2. Die kirchenrechtlichen Vorschriften bedürfen zur Rechtswirksamkeit nicht der Verkündung in einem staatlichen Verkündungsorgan; es genügt die Verkündung in einem kirchlichen Verkündungsorgan.
2. Erlischt die Kirchensteuerpflicht vor dem Ende des Veranlagungszeitraums, so darf bei der Ermittlung der Einkommensteuer als Bemessungsgrundlage für die Kirchensteuer nur das während der Zeit des Bestehens der Kirchensteuerpflicht bezogene Einkommen zugrunde gelegt werden. Die als Bemessungsgrundlage in Betracht kommende Einkommensteuer ist auf dieser Grundlage als Jahreseinkommensteuer zu ermitteln und gegebenenfalls zu schätzen.
Normenkette
FGO § 118 Abs. 1 Sätze 2, 1
Tatbestand
I. Sachverhalt und Entscheidung des FG
1. Die Klägerin und Revisionsbeklagte (Klägerin) war als Alleinerbin ihres verstorbenen Ehemannes vom 25. April bis 30. September 1968 Inhaberin der Großhandlung X in Bremen. Am 10. Juni 1968 erklärte sie der Bremischen Evangelischen Kirche ihren Austritt. Am 30. September 1968 stellte sie ihren Gewerbebetrieb ein, veräußerte die beweglichen Anlagegüter und überführte das Betriebsgrundstück in ihr Privatvermögen. Nach dem Einkommensteuerbescheid 1968 entfielen auf den Veräußerungsgewinn 358 669 DM und auf die übrigen Einkünfte 4 804 DM Einkommensteuer. Der Beklagte und Revisionskläger (FA) wendete § 4 Abs. 2 des Gesetzes der Bremischen Evangelischen Kirche über den Austritt aus der Evangelischen Kirche (Austrittsgesetz) vom 23. Februar 1961 (Amtsblatt der Evangelischen Kirche in Deutschland 1961 S. 128 - ABlEKD 1961, 128 -, Amtsblatt der Bremischen Evangelischen Kirche "Gesetze, Verordnungen und Mitteilungen - GVM -" 1961 Nr. 1 Z. 1) i. d. F. des Kirchengesetzes vom 9. Juni 1966 (ABlEKD 1966, 337, GVM 1966 Nr. 1 Z. 6) an, der bestimmt, daß die rechtlichen Wirkungen der Austrittserklärung einschließlich der Befreiung von der Kirchensteuerpflicht mit dem Ende des zweiten auf die Abgabe der Austrittserklärung folgenden Monats eintreten. Das FA nahm dementsprechend an, daß die Klägerin seit dem 1. September 1968 der Kirchensteuer nicht mehr unterlag, und setzte für das Streitjahr 1968 die Kirchensteuer auf 8/12 von 8 % der Jahreseinkommensteuer - einschließlich der auf den Veräußerungsgewinn entfallenden Einkommensteuer-, d. h. auf 19 385,20 DM fest.

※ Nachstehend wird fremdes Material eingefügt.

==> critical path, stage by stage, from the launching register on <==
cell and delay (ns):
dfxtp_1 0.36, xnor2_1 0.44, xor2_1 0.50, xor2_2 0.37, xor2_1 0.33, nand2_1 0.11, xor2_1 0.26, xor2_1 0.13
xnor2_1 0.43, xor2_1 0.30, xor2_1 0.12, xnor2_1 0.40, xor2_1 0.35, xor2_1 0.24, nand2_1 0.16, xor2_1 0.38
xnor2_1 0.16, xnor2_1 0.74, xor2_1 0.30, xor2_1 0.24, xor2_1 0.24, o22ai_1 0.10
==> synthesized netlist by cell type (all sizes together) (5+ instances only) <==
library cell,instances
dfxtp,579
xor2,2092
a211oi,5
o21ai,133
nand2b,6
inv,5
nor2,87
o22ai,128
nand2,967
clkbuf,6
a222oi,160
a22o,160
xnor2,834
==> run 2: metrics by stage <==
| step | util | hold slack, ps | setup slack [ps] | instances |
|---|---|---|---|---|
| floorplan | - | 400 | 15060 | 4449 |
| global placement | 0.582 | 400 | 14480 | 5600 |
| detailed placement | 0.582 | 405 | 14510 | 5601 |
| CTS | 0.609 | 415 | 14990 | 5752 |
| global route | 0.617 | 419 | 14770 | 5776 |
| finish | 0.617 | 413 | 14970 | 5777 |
What follows belongs to an exercise in optimizing a design on an open flow for small area, a short achievable clock period and few clock cycles; a production flow would make more cautious choices. The RTL was checked by simulation tests, not by an equivalence proof against the original design. Power is estimated from default activity; no workload was simulated.

<file path="constraint.sdc">
create_clock -name core_clock -period 25.0 [get_ports {clk}]
set_input_delay 5.0000 -clock core_clock [delete_from_list [all_inputs] [get_ports {clk}]]
set_output_delay 5.0000 -clock core_clock [all_outputs]
set_load 0.01 [all_outputs]
</file>
<file path="standard.sh">
#!/bin/bash
# synth_recipe.tcl (not shown) runs the flow's synth.tcl, then flattens the netlist and writes it again
# the make line also repeats each setting of config.mk as NAME=value (left out here)
make -C /OpenROAD-flow-scripts/flow DESIGN_CONFIG=/design/flow/config.mk WORK_HOME=/design/flow/orfs CLKGATE_MAP_FILE= SYNTH_SCRIPT=/design/flow/synth_recipe.tcl "${@:-finish}"
</file>
<file path="config.mk">
export PLATFORM = sky130hd
export DESIGN_NAME = lane_core
export DESIGN_NICKNAME = lane_core
export VERILOG_FILES = /design/flow/design.v
export SDC_FILE = /design/flow/constraint.sdc
export NUM_CORES = 8
export LEC_CHECK = 0
export ABC_AREA = 1
export CAP_MARGIN = 20
export CORE_MARGIN = 2
export CORE_UTILIZATION = 55
export CTS_CLUSTER_DIAMETER = 150
export CTS_CLUSTER_SIZE = 18
export SLEW_MARGIN = 50
</file>
<file path="flow/run.sh">
#!/bin/bash
# Layout: the standard ORFS flow (standard.sh, its synthesis unchanged),
# with the timing repair of floorplan, CTS and global route aimed at the
# period this design reaches rather than only at the 25 ns clock, free to
# resize cells across footprints, and without gate cloning.
set -euo pipefail
bash standard.sh SETUP_SLACK_MARGIN=18.8 SKIP_GATE_CLONING=1 MATCH_CELL_FOOTPRINT=0 finish > flow_make.log 2>&1
</file>
This design comes from an exercise in tuning for small area, a short achievable clock period and few clock cycles on the open sky130 flow, not from production work.
Only simulation tests tie the RTL to the original design; equivalence was not proved.
No activity file was given, so power comes from the tool's default toggle rates.

## canopy_fec_tx
module canopy_fec_tx (
    input  wire        clk,
    input  wire        rst,         
    input  wire        start,
    input  wire [30:0] seed,
    input  wire        in_valid,
    output wire        in_ready,
    input  wire [9:0]  in_sym,
    output reg         out_valid,
    input  wire        out_ready,
    output reg  [13:0] out_trits,
    output reg         out_first    
);
clock: 13.0 ns
lec_check: 0
abc_clock_period_in_ps: 4000
cap_margin: 20
core_margin: 2
core_utilization: 55
cts_buf_list: sky130_fd_sc_hd__clkbuf_8
cts_cluster_diameter: 50
cts_cluster_size: 14
slew_margin: 20
standard.sh (not shown) runs the stock make flow with config.mk's settings and CLKGATE_MAP_FILE= SYNTH_SCRIPT=/design/flow/synth_recipe.tcl, a recipe that flattens the netlist after the stock synthesis.
==> flow/flow/run.sh <==
#!/bin/bash
# Own layout flow: the standard synthesis and layout, with the timing
# repair asked to keep a setup margin so that paths end up well below the
# 13 ns clock period the layout is constrained and signed off at.
set -euo pipefail
bash standard.sh synth > synth.log 2>&1
bash standard.sh finish SETUP_SLACK_MARGIN=9.4 > layout.log 2>&1
The baseline finished with timing, DRC and antenna clean.
Testbench counts at the start, summed over its fixed seeds: cycles 52,368.
Change:
- CTS_BUF_LIST: sky130_fd_sc_hd__clkbuf_8 -> unset
- CTS_CLUSTER_DIAMETER: 50 -> unset
- CTS_CLUSTER_SIZE: 14 -> unset
=> Hold slack barely changes; non-clock buffer count falls by 3; setup slack is better by 53 ps; via count came out lower slightly; final cell count stays flat; routed wire length decreases slightly.


run 1:
Another version of the RTL of canopy_fec_tx (not shown whole).
For scale: about 1,300 cells after synthesis, about 63 I/O pins.
clock: 13.0 ns
lec_check: 0
abc_clock_period_in_ps: 4000
cap_margin: 20
core_margin: 2
core_utilization: 55
cts_buf_list: sky130_fd_sc_hd__clkbuf_8
cts_cluster_diameter: 50
cts_cluster_size: 14
slew_margin: 20
==> flow/flow/run.sh <==
#!/bin/bash
# Own layout flow: the standard synthesis and layout, with
# - the timing repair asked to keep a setup margin, so that paths end up
#   well below the 13 ns clock period the layout is constrained and signed
#   off at;
# - the port buffers made of the smallest buffer (timing repair resizes the
#   ones on critical paths);
# - clock tree synthesis without dummy load cells.
set -euo pipefail
bash standard.sh synth > synth.log 2>&1
bash standard.sh finish SETUP_SLACK_MARGIN=9.2 \
    "BUFFER_PORTS_ARGS=-buffer_cell sky130_fd_sc_hd__buf_1" \
    "CTS_ARGS=-sink_clustering_enable -repair_clock_nets -buf_list sky130_fd_sc_hd__clkbuf_8 -sink_clustering_size 14 -sink_clustering_max_diameter 50 -dont_use_dummy_load" \
    > layout.log 2>&1
Testbench counts of run 1, summed over its fixed seeds: cycles 52,368.
Inputs modified between run 1 and run 2:
==> flow/run.sh (new file) <==
#!/bin/bash
# synth_recipe.tcl (not shown) runs the flow's synth.tcl, then flattens the netlist and writes it again
# the make line also repeats each setting of config.mk as NAME=value (left out here)
make -C /OpenROAD-flow-scripts/flow DESIGN_CONFIG=/design/flow/config.mk WORK_HOME=/design/flow/orfs CLKGATE_MAP_FILE= SYNTH_SCRIPT=/design/flow/synth_recipe.tcl finish
removed: flow/flow/run.sh
removed: flow/standard.sh
### Flow results
Run comparison: run 2 critical-path cell with the highest stage delay nor2_1; run 1 critical-path cell with the highest stage delay edfxtp_1
Run 2 vs run 1 — minimum period implied by the final worst setup slack rose 600 ps.
Run 1 completed end to end with timing, DRC and antenna clean.
Run 2 went all the way through the flow, and no timing, DRC or antenna check failed.
Going from run 1 to run 2, wire length of the first global-routing pass lower, clock power has increased, wire length dropped 0.98%, clock power share up 5.5 points.
Run comparison: run 2 start point of the critical path start; run 1 start point of the critical path e_q[2]$_DFFE_PP_
What run 3 does differently from run 2 at the input level:
# run 2
export LEC_CHECK = 0
export ABC_CLOCK_PERIOD_IN_PS = 4000
export CAP_MARGIN = 20
export CORE_MARGIN = 2
export CORE_UTILIZATION = 55
export CTS_BUF_LIST = sky130_fd_sc_hd__clkbuf_8
export CTS_CLUSTER_DIAMETER = 50
export CTS_CLUSTER_SIZE = 14
export SLEW_MARGIN = 20
create_clock -name core_clock -period 13.0 [get_ports {clk}]
# run 3
export LEC_CHECK = 0
export ABC_CLOCK_PERIOD_IN_PS = 4000
export CAP_MARGIN = 5
export CORE_MARGIN = 2
export CORE_UTILIZATION = 55
export CTS_BUF_LIST = sky130_fd_sc_hd__clkbuf_8
export CTS_CLUSTER_DIAMETER = 50
export CTS_CLUSTER_SIZE = 14
export SLEW_MARGIN = 5
create_clock -name core_clock -period 13.0 [get_ports {clk}]
==> flow/flow/run.sh (new file) <==
#!/bin/bash
# Own layout flow: the standard synthesis and layout, with
# - the timing repair asked to keep a setup margin, so that paths end up
#   well below the 13 ns clock period the layout is constrained and signed
#   off at;
# - the port buffers made of the smallest buffer (timing repair resizes the
#   ones on critical paths);
# - clock tree synthesis without dummy load cells.
set -euo pipefail
bash standard.sh synth > synth.log 2>&1
bash standard.sh finish SETUP_SLACK_MARGIN=9.3 \
    "BUFFER_PORTS_ARGS=-buffer_cell sky130_fd_sc_hd__buf_1" \
    "CTS_ARGS=-sink_clustering_enable -repair_clock_nets -buf_list sky130_fd_sc_hd__clkbuf_8 -sink_clustering_size 14 -sink_clustering_max_diameter 50 -dont_use_dummy_load" \
    > layout.log 2>&1
==> flow/standard.sh (new file) <==
#!/bin/bash
# synth_recipe.tcl (not shown) runs the flow's synth.tcl, then flattens the netlist and writes it again
# the make line also repeats each setting of config.mk as NAME=value (left out here)
make -C /OpenROAD-flow-scripts/flow DESIGN_CONFIG=/design/flow/config.mk WORK_HOME=/design/flow/orfs CLKGATE_MAP_FILE= SYNTH_SCRIPT=/design/flow/synth_recipe.tcl "${@:-finish}"
removed: flow/run.sh
[summary]
Flop-to-flop setup slack: run 2 and run 3 compared, lower one is run 2. Run 3 gives less logic depth of the worst setup path including buffers than run 2 did. Compared run 3 against run 2; met3 demand-to-capacity share in global routing within noise. Synthesized area came out exactly the same in run 2 and run 3.
Setup changes, run 3 to run 4
# run 3
export LEC_CHECK = 0
export ABC_CLOCK_PERIOD_IN_PS = 4000
export CAP_MARGIN = 5
export CORE_MARGIN = 2
export CORE_UTILIZATION = 55
export CTS_BUF_LIST = sky130_fd_sc_hd__clkbuf_8
export CTS_CLUSTER_DIAMETER = 50
export CTS_CLUSTER_SIZE = 14
export SLEW_MARGIN = 5
create_clock -name core_clock -period 13.0 [get_ports {clk}]
# run 4
export LEC_CHECK = 0
export ABC_CLOCK_PERIOD_IN_PS = 4000
export CAP_MARGIN = 20
export CORE_MARGIN = 2
export CORE_UTILIZATION = 55
export CTS_BUF_LIST = sky130_fd_sc_hd__clkbuf_8
export CTS_CLUSTER_DIAMETER = 50
export CTS_CLUSTER_SIZE = 14
export SLEW_MARGIN = 20
create_clock -name core_clock -period 13.0 [get_ports {clk}]
--- a/flow/flow/run.sh
+++ b/flow/flow/run.sh
@@ -12,3 +12,3 @@
     "BUFFER_PORTS_ARGS=-buffer_cell sky130_fd_sc_hd__buf_1" \
-    "CTS_ARGS=-sink_clustering_enable -repair_clock_nets -buf_list sky130_fd_sc_hd__clkbuf_8 -sink_clustering_size 14 -sink_clustering_max_diameter 50 -dont_use_dummy_load" \
+    "CTS_ARGS=-sink_clustering_enable -repair_clock_nets -buf_list sky130_fd_sc_hd__clkbuf_8 -root_buf sky130_fd_sc_hd__clkbuf_16 -tree_buf sky130_fd_sc_hd__clkbuf_16 -sink_clustering_size 14 -sink_clustering_max_diameter 50 -dont_use_dummy_load" \
     > layout.log 2>&1
## What came out
Run 3 and run 4 ended up with nearly the same worst hold slack.
First-pass GRT wire length: run 3 vs run 4, no meaningful difference
[compare] base=run 3 new=run 4: average via count per standard cell lost about 0.34%, total met2 wirelength after detailed routing neither gained nor lost much, final instance area neither gained nor lost much, routed wire length neither gained nor lost much, clock power picked up an extra about 7.5%.
Global-route usage of run 4 is on par with run 3.
Going from run 3 to run 4, total number of tap cells was more or less identical; share of cell area taken by multi-input logic gates went down by 0.20 points; post-cts repair resize count went down by 1.
Source: an optimization exercise on an open RTL-to-GDS flow (aim: small area, a short achievable clock period and few clock cycles per item). Production flows keep margins and buffers that such runs may drop. Function was not checked in any run shown here: the RTL went through the layout flow alone.

==> flow/design.v, too long to show whole: its modules and the start of the top module <==
// module st4_temporal: 4659 lines
module st4_temporal (
    input  wire        clk,
    input  wire        rst,
    input  wire        in_valid,
    output wire        in_ready,
    input  wire [19:0] in_c,         
    input  wire [23:0] in_hist,      
    input  wire [7:0]  in_tau,       
    input  wire        in_pad,       
    input  wire        in_restart,   
    input  wire        in_tnr,       
    input  wire        in_rtc,       
    input  wire        in_gap_k0,    
    input  wire [8:0]  in_amin,      
    input  wire [15:0] in_tlo,       
    input  wire [15:0] in_thi,       
    input  wire [11:0] in_kmax,      
    input  wire [17:0] in_rate,      
    output reg         out_valid,
    output reg  [19:0] out_z,        
    output reg  [23:0] out_hist,     
    output reg         out_sat,      
    output reg         out_clamp     
);
  // ...
==> flow/run.sh <==
#!/bin/bash
# synth_recipe.tcl (not shown) runs the flow's synth.tcl, then flattens the netlist and writes it again
# the make line also repeats each setting of config.mk as NAME=value (left out here)
make -C /OpenROAD-flow-scripts/flow DESIGN_CONFIG=/design/flow/config.mk WORK_HOME=/design/flow/orfs CLKGATE_MAP_FILE= SYNTH_SCRIPT=/design/flow/synth_recipe.tcl finish
==> flow/config.mk <==
export PLATFORM = sky130hd
export DESIGN_NAME = st4_temporal
export DESIGN_NICKNAME = st4_temporal
export VERILOG_FILES = /design/flow/design.v
export SDC_FILE = /design/flow/constraint.sdc
export NUM_CORES = 4
export LEC_CHECK = 0
export ABC_AREA = 1
export CAP_MARGIN = 40
export CORE_MARGIN = 2
export CORE_UTILIZATION = 68
export CTS_CLUSTER_SIZE = 30
export PLACE_DENSITY = 0.76
export SLEW_MARGIN = 70
==> flow/constraint.sdc <==
create_clock -name core_clock -period 38.0 [get_ports {clk}]
set_input_delay 7.6000 -clock core_clock [delete_from_list [all_inputs] [get_ports {clk}]]
set_output_delay 7.6000 -clock core_clock [all_outputs]
set_load 0.01 [all_outputs]
==> summary.txt, run 1 <==
Clock network
  • Buffer depth of the longest clock path: 3
  • Clock slew at the register clock pins of the worst setup and hold paths: 0.07 ns
  • Number of buffers inserted by hold repair at cts: 0
  • CTS resizes: 0

Setup path
  • Kind of launch point of the worst setup path: register
  • Number of gates on the worst path with buffers counted: 1
  • Beginning of the worst register-to-register path: r0_h[1]
  • Kind of cell adding the most delay to the critical path: buffers and inverters
  • Delay contributed by the slowest stage of the critical path: 0.54 ns

Yosys
  • Compound-Gate Fraction of Synth Area: 5.53%
  • Cell taking the most area after synthesis: dfxtp_1
  • Fraction of synthesized area in multiplexers: 0%
  • Post-synthesis share of cell area spent on and, or, nand and nor gates: 12.8%
  • Post-synthesis instance area: 54200 um^2
  • Net count of the mapped netlist: 7485
  • Most common cell in the netlist: inv_1
  • Main combinational cell family by area after synthesis: adder cells

Global routing
  • Number of antenna violations at the first check in global routing: 1
  • Pin count of the biggest net entering global routing: 68
  • Met3 track utilization from global routing: 4.44%

Timing
  • Achievable clock frequency: 110 MHz
  • Min cycle time layout: 9.12 ns

Route
  • Met1 wire length: 49.6 mm
  • Number of vias after detailed routing: 37947
  • 1st-pass router iterations: 5
  • Post-route DRC violation count: 0

Status
  • Outcome: timing/DRC/antenna clean

Cells and area
  • NumNets Final: 7567
  • Non-clock buffer share: 3.30%
  • Final core area utilization: 75.6%
  • Clock buffers: 101
  • Total area of sequential cells: 15300 um^2
  • Sequential portion of the cell area: 25.7%

Placement
  • Routability congestion estimate: 0.892
  • Worst-case setup slack after placement: 28.57 ns
  • Number of instances in the placed design: 7167
==> run 2, diff against run 1 <==
--- a/flow/config.mk
+++ b/flow/config.mk
@@ -8,7 +8,5 @@
 export ABC_AREA = 1
 export CAP_MARGIN = 40
 export CORE_MARGIN = 2
-export CORE_UTILIZATION = 68
-export CTS_CLUSTER_SIZE = 30
-export PLACE_DENSITY = 0.76
+export CORE_UTILIZATION = 55
 export SLEW_MARGIN = 70
==> run 2 against run 1 <==
Fmax barely moved. Die area grew 23%. Sequential share of layout area decreased by 0.13 points. Hold slack gained 0.0082 ns. Synthesized area stayed put. Register-to-register slack better by 0.21 ns.
==> summary.txt, run 2 <==
Timing
  • Worst Clk Skew: 0.0343 ns
  • Achievable clock frequency: 110 MHz (about the same)
  • Total negative slack for setup checks: 0 ns
  • Number of hold-slack violations in the final timing report: 0
  • Share of the clock period used by the worst path: 24.0%
  • Number of setup violations in the final report: 0
  • Max-slew violations: 0
  • Min cycle time layout: 9.12 ns (-0.00180 ns)
  • Unrepaired setup endpoints after global routing: false

Yosys
  • Synth warnings: 1
  • Most used DFF post-synth: dfxtp_1
  • Netlist cell types: 63
  • Area fraction of the dominant cell type after synthesis: 28.1%
  • Post-synthesis instance area: 54200 um^2 (unchanged)
  • Most common cell in the netlist: inv_1
  • Net count of the mapped netlist: 7485 (unchanged)
  • Mapped Cells: 6118
  • Async set or reset register ratio after synthesis: 0%
  • Mapped Avg Cell Area: 8.87 um^2
  • Number of flops mapped to enable cells by yosys: 0
  • Synth Register Bits: 761
  • Top cells by instance count after synthesis: 1542 x inv_1, 1266 x nand2_1, 761 x dfxtp_1
  • Largest cells by area after synthesis: dfxtp_1 28%, fa_1 26%, ha_1 12%
  • Cell taking the most area after synthesis: dfxtp_1
  • Register area share after synthesis: 28.1%

Placement
  • I/O Buffers: 177
  • Routability congestion estimate: 0.859 (-3.8%)
  • DP Wirelength: 93.4 mm

Floorplanning
  • Area enclosed by the die boundary: 101000 um^2
  • Initial cell density of the core: 55.3%
  • FP Rows: 115
  • Height of the die: 318 um
  • Number of top-level design ports: 179
  • Die width: 318 um
  • Placeable core area: 98100 um^2

Clock network
  • CTS resizes: 0 (unchanged)
  • Number of buffers inserted by hold repair at cts: 0 (unchanged)
  • Clock sink count: 761
  • TritonCTS clock tree: yes
  • Number of CTS-inserted buffers: 82
  • Clock slew at the register clock pins of the worst setup and hold paths: 0.07 ns (about the same)
  • Buffer depth of the longest clock path: 3 (unchanged)
  • Post-CTS repair timing setup buffer count: 0
  • CTS Root Cell: clkbuf_16
  • Insertion delay of the later-clocked pin in the worst-skew pair: 0.67 ns
  • H-tree depth reported by CTS: 3

Global routing
  • Pin count of the biggest net entering global routing: 68 (unchanged)
  • Wire length of the first global-routing pass: 195 mm
  • Overall overflow remaining after global route: 0
  • Number of antenna violations at the first check in global routing: 3 (+2)
  • Combined global-route utilization of all metal layers: 23.9%
  • Number of global-route vias before repair: 38072

Route
  • Post-route DRC violation count: 0 (unchanged)
  • Via count normalized by instance count: 4.85
  • Number of vias after detailed routing: 36650 (-3.4%)
  • Post-DR wirelength/cell: 15.3 um
  • Drt total wl: 116 mm
  • 1st-pass router iterations: 7 (+2)
  • Routed Antenna Nets: 0
  • First DRT Iteration DRCs: 1910

Cells and area
  • NumNets Final: 7571 (+0.053%)
  • Max FFs per register: 26
  • Proportion of layout cells with a drive suffix above 1: 5.33%
  • Final core area utilization: 61.2% (-14 points)
  • Most used cells in the layout excluding fill and tap cells: 1537 x inv_1, 1264 x nand2_1, 713 x fa_1
  • Biggest registers after layout: r1_n (26), out_hist (24), r2_x (24)
  • Growth of design area from synthesis to finish: 10.7%
  • Largest Register: r1_n
  • Most common cell after layout, fill and taps aside: inv_1

Min path
  • Min-delay src: r4_dh[8]
  • Worst min-delay path category: register to register
  • Depth of the worst hold-timing path: 0
  • Endpoint of the worst hold-timing path: r5_dh[8]

Setup path
  • Kind of cell adding the most delay to the critical path: buffers and inverters
  • Series of cell instances along the critical path: clkdlybuf4s50_1
  • Number of buffer and inverter stages on the critical path: 1
  • Kind of launch point of the worst setup path: register
  • Arrival time worst endpoint: 1.52 ns
  • Data required time at the worst endpoint: 30.40 ns
  • Delay contributed by the slowest stage of the critical path: 0.53 ns (about the same)
  • Critical path peak fanout: 1
  • Beginning of the worst register-to-register path: r0_h[4]
  • Terminus of the critical flop-to-flop path: r1_u[7]
  • Depth of the worst register-to-register path: 36
  • CP max-delay cell: clkdlybuf4s50_1
  • Startpoint-to-endpoint class of the critical path: register to primary output
  • Critical path endpoint category: primary output
  • Setup slack of the most critical reg-to-reg path: 30.73 ns

Status
  • Outcome: timing/DRC/antenna clean

Run
  • # Max-Cap Violations: 0
==> run 2: kinds of logic after synthesis <==
| family | Yosys count | share of synthesized area (%) |
|---|---|---|
| compound gates | 510 | 5.53 |
| xor+xnor | 180 | 2.94 |
| fa+ha+maj | 1236 | 38.4 |
| buf+inv | 1745 | 12.3 |
| flops | 761 | 28.1 |
| other cells | 1 | 0.00691 |
| simple gates | 1685 | 12.8 |
==> run 2: area by class of cell <==
cell class / instances / area, um^2
fillers: 8657 / 38100
multi-input cells: 3612 / 32500
flip-flops and latches: 761 / 15300
inverters: 1544 / 5800
clock buffers: 103 / 2250
repair buffers: 203 / 1990
well taps: 1287 / 1610
clock inverters: 47 / 561
diodes: 1 / 2.50
==> run 2: worst max-delay path by stage <==
stage / startpoint / end / slack [ns] / cells after the start
3_3_place_gp: in_restart / s1_agelo[1] / 28.61 / 9
4_1_cts: out_hist[3] / out_hist[3] / 28.82 / 1
2_1_floorplan: in_restart / s1_agelo[4] / 29.27 / 5
3_5_place_dp: in_restart / s1_agelo[1] / 28.59 / 9
5_1_grt: out_hist[0] / out_hist[0] / 28.83 / 1
6_report: out_hist[3] / out_hist[3] / 28.88 / 1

2. Das FG setzte auf die nach erfolglosem Einspruch erhobene Klage die Kirchensteuer auf 256,10 DM herab. Es führte u. a. aus: Für Streitigkeiten in Kirchensteuerangelegenheiten sei im Lande Bremen nach § 33 Abs. 1 Nr. 4 FGO i. V. m. Art. 6 des Gesetzes zur Ausführung der Finanzgerichtsordnung (AGFGO) vom 23. Dezember 1965 (Sammlung des bremischen Rechts - SabreR - 35-a-1) der Finanzrechtsweg gegeben. Die Klägerin sei seit dem 1. September 1968 nicht mehr kirchensteuerpflichtig. Zwar bestehe keine ausdrückliche gesetzliche Regelung über die Bemessung der Kirchensteuer in den Fällen des Kirchenaustritts im Laufe eines Veranlagungszeitraums. Nach § 2 Abs. 1 der Steuerordnung für die Religionsgesellschaften und Weltanschauungsvereinigungen vom 9. November 1922 i. d. F. der Verordnung vom 3. März 1932 (SabreR 61-d-1) seien jedoch auf die Veranlagung der Kirchensteuer die für die Einkommensteuer jeweils geltenden Vorschriften entsprechend anzuwenden. Eine entsprechende Anwendung des § 25 Abs. 2 Satz 1 EStG ergebe, daß das während der Dauer der Kirchensteuerpflicht bezogene Einkommen zugrunde zu legen sei, wenn die Kirchensteuerpflicht nicht während des vollen Veranlagungszeitraums bestanden hat.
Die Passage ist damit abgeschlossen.